Recriminations over the attack the next day, on a convoy delivering aid to a rebel held area in Syria’s north, are still reverberating around the world.

He said, “Those convoys were in the area of the militants, the area under the control of the terrorists”.

“Civil defense crews are incapable of extracting them from underneath the rubble due to the intense airstrikes on the city of Aleppo”, he said. He told the AP that “I’m sure that the majority of those Syrians who left Syria, they will go back when the security and when the life goes back to its normality and the minimal requirements for livelihood will be affordable to them, they will go back”. In that regard, I would say whatever the American officials said about the conflicts in Syria in general has no credibility. He also says the United States lacks “the will” to join forces with Russian Federation in fighting extremists.
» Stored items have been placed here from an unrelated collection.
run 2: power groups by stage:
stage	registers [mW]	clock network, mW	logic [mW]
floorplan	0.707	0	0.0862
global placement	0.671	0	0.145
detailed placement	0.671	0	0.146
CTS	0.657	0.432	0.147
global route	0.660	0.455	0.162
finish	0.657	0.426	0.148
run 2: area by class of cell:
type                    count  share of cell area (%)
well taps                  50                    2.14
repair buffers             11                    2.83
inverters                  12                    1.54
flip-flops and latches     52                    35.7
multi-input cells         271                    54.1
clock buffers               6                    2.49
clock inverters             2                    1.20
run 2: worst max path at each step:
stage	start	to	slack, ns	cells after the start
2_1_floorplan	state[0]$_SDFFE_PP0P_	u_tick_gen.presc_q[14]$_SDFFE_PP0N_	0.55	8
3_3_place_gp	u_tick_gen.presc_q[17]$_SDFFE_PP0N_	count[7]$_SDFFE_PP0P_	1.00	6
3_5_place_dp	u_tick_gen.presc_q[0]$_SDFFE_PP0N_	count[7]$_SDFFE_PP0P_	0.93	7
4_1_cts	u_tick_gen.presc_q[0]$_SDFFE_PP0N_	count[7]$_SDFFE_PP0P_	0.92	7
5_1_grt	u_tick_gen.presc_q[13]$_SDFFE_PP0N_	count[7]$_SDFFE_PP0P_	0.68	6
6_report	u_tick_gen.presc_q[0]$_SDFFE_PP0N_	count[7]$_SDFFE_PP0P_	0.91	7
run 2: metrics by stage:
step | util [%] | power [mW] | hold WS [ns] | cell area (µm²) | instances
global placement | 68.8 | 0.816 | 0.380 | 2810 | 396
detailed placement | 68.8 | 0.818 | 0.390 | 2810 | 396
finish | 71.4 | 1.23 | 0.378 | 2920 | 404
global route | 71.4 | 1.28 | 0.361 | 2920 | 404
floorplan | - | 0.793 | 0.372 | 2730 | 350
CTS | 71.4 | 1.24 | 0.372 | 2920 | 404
### src/rtl/uart_tx.sv
// uart_tx: FIFO-buffered 8N1 serial transmitter for the SoC UART peripheral.
// Optional even-parity bit between data and stop when UART_TX_PARITY_EN is defined.
//
// state  | meaning
// IDLE   | line high, waiting for a buffered byte
// START  | start bit (low) for one bit time
// DATA   | 8 data bits, LSB first
// PARITY | even parity of the data byte (UART_TX_PARITY_EN only)
// STOP   | stop bit (high); pops the next byte here for gap-free frames
module uart_tx #(
    parameter int CLK_FREQ_HZ = 50_000_000,
    parameter int BAUD        = 115_200,
    parameter int FIFO_DEPTH  = 8
) (
    input  logic                          clk_i,
    input  logic                          rst_i,
    input  logic                          wr_valid_i,
    input  logic [7:0]                    wr_data_i,
    output logic                          wr_ready_o,
    output logic                          busy_o,
    output logic [$clog2(FIFO_DEPTH):0]   fifo_count_o,
    output logic                          tx_o
);

    localparam int CLKS_PER_BIT = CLK_FREQ_HZ / BAUD;
    localparam int PW           = $clog2(FIFO_DEPTH);
    localparam int CW           = (CLKS_PER_BIT > 1) ? $clog2(CLKS_PER_BIT) : 1;

    localparam logic [CW-1:0] BAUD_LAST = CW'(CLKS_PER_BIT - 1);
    localparam logic [PW:0]   FIFO_FULL = (PW + 1)'(FIFO_DEPTH);

    typedef enum logic [2:0] {
        IDLE,
        START,
        DATA,
        PARITY,
        STOP
    } state_t;

    state_t        state;
    logic [CW-1:0] baud_cnt;
    logic [2:0]    bit_idx;
    logic [7:0]    shift;
`ifdef UART_TX_PARITY_EN
    logic          parity;
`endif

    logic [7:0]    mem [FIFO_DEPTH];
    logic [PW-1:0] wr_ptr;
    logic [PW-1:0] rd_ptr;
    logic          push;
    logic          pop;
    logic          bit_done;

    assign wr_ready_o = (fifo_count_o != FIFO_FULL);
    assign push       = wr_valid_i && wr_ready_o;
    assign bit_done   = (baud_cnt == BAUD_LAST);
    assign pop        = (fifo_count_o != '0) &&
                        ((state == IDLE) || ((state == STOP) && bit_done));

    always_ff @(posedge clk_i) begin
        if (push) begin
            mem[wr_ptr] <= wr_data_i;
        end
    end

    // Pointers are PW bits wide, so they wrap modulo FIFO_DEPTH on their own.
    always_ff @(posedge clk_i or posedge rst_i) begin
        if (rst_i) begin
            wr_ptr       <= '0;
            rd_ptr       <= '0;
            fifo_count_o <= '0;
        end else begin
            if (push) begin
                wr_ptr <= wr_ptr + 1'b1;
            end
            if (pop) begin
                rd_ptr <= rd_ptr + 1'b1;
            end
            case ({push, pop})
                2'b10:   fifo_count_o <= fifo_count_o + 1'b1;
                2'b01:   fifo_count_o <= fifo_count_o - 1'b1;
                default: fifo_count_o <= fifo_count_o;
            endcase
        end
    end

    // tx_o is registered from the current state, so the line lags the FSM by one clock.
    always_ff @(posedge clk_i or posedge rst_i) begin
        if (rst_i) begin
            state    <= IDLE;
            baud_cnt <= '0;
            bit_idx  <= '0;
            shift    <= '0;
            tx_o     <= 1'b1;
            busy_o   <= 1'b0;
`ifdef UART_TX_PARITY_EN
            parity   <= 1'b0;
`endif
        end else begin
            busy_o <= (state != IDLE) || (fifo_count_o != '0);
            case (state)
                IDLE: begin
                    tx_o     <= 1'b1;
                    baud_cnt <= '0;
                    if (pop) begin
                        shift <= mem[rd_ptr];
`ifdef UART_TX_PARITY_EN
                        parity <= ^mem[rd_ptr];
`endif
                        state <= START;
                    end
                end
                START: begin
                    tx_o <= 1'b0;
                    if (bit_done) begin
                        baud_cnt <= '0;
                        bit_idx  <= '0;
                        state    <= DATA;
                    end else begin
                        baud_cnt <= baud_cnt + 1'b1;
                    end
                end
                DATA: begin
                    tx_o <= shift[0];
                    if (bit_done) begin
                        baud_cnt <= '0;
                        shift    <= {1'b0, shift[7:1]};
                        bit_idx  <= bit_idx + 1'b1;
                        if (bit_idx == 3'd7) begin
`ifdef UART_TX_PARITY_EN
                            state <= PARITY;
`else
                            state <= STOP;
`endif
                        end
                    end else begin
                        baud_cnt <= baud_cnt + 1'b1;
                    end
                end
`ifdef UART_TX_PARITY_EN
                PARITY: begin
                    tx_o <= parity;
                    if (bit_done) begin
                        baud_cnt <= '0;
                        state    <= STOP;
                    end else begin
                        baud_cnt <= baud_cnt + 1'b1;
                    end
                end
`endif
                STOP: begin
                    tx_o <= 1'b1;
                    if (bit_done) begin
                        baud_cnt <= '0;
                        if (pop) begin
                            shift <= mem[rd_ptr];
`ifdef UART_TX_PARITY_EN
                            parity <= ^mem[rd_ptr];
`endif
                            state <= START;
                        end else begin
                            state <= IDLE;
                        end
                    end else begin
                        baud_cnt <= baud_cnt + 1'b1;
                    end
                end
                default: begin
                    tx_o     <= 1'b1;
                    baud_cnt <= '0;
                    state    <= IDLE;
                end
            endcase
        end
    end

endmodule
Aljood also said the fire truck that was destroyed in the air strike was one of only three fire trucks serving the eastern part of the city.

Assad said he did not believe the American account and said that attack targeted a “huge” area constituting of many hills. “You don’t commit a mistake for more than one hour”, he said. Food aid for rebel-held east Aleppo, which has been stalled at the Syrian border since last week, will go bad in days, the United Nations said today, urging the country’s leader to clear the delivery.

The military operation, conducted by Syrian forces, formally marks the end of a short-lived ceasefire that sought to quell violence, coordinate efforts to defeat ISIS and allow aid to enter the besieged city.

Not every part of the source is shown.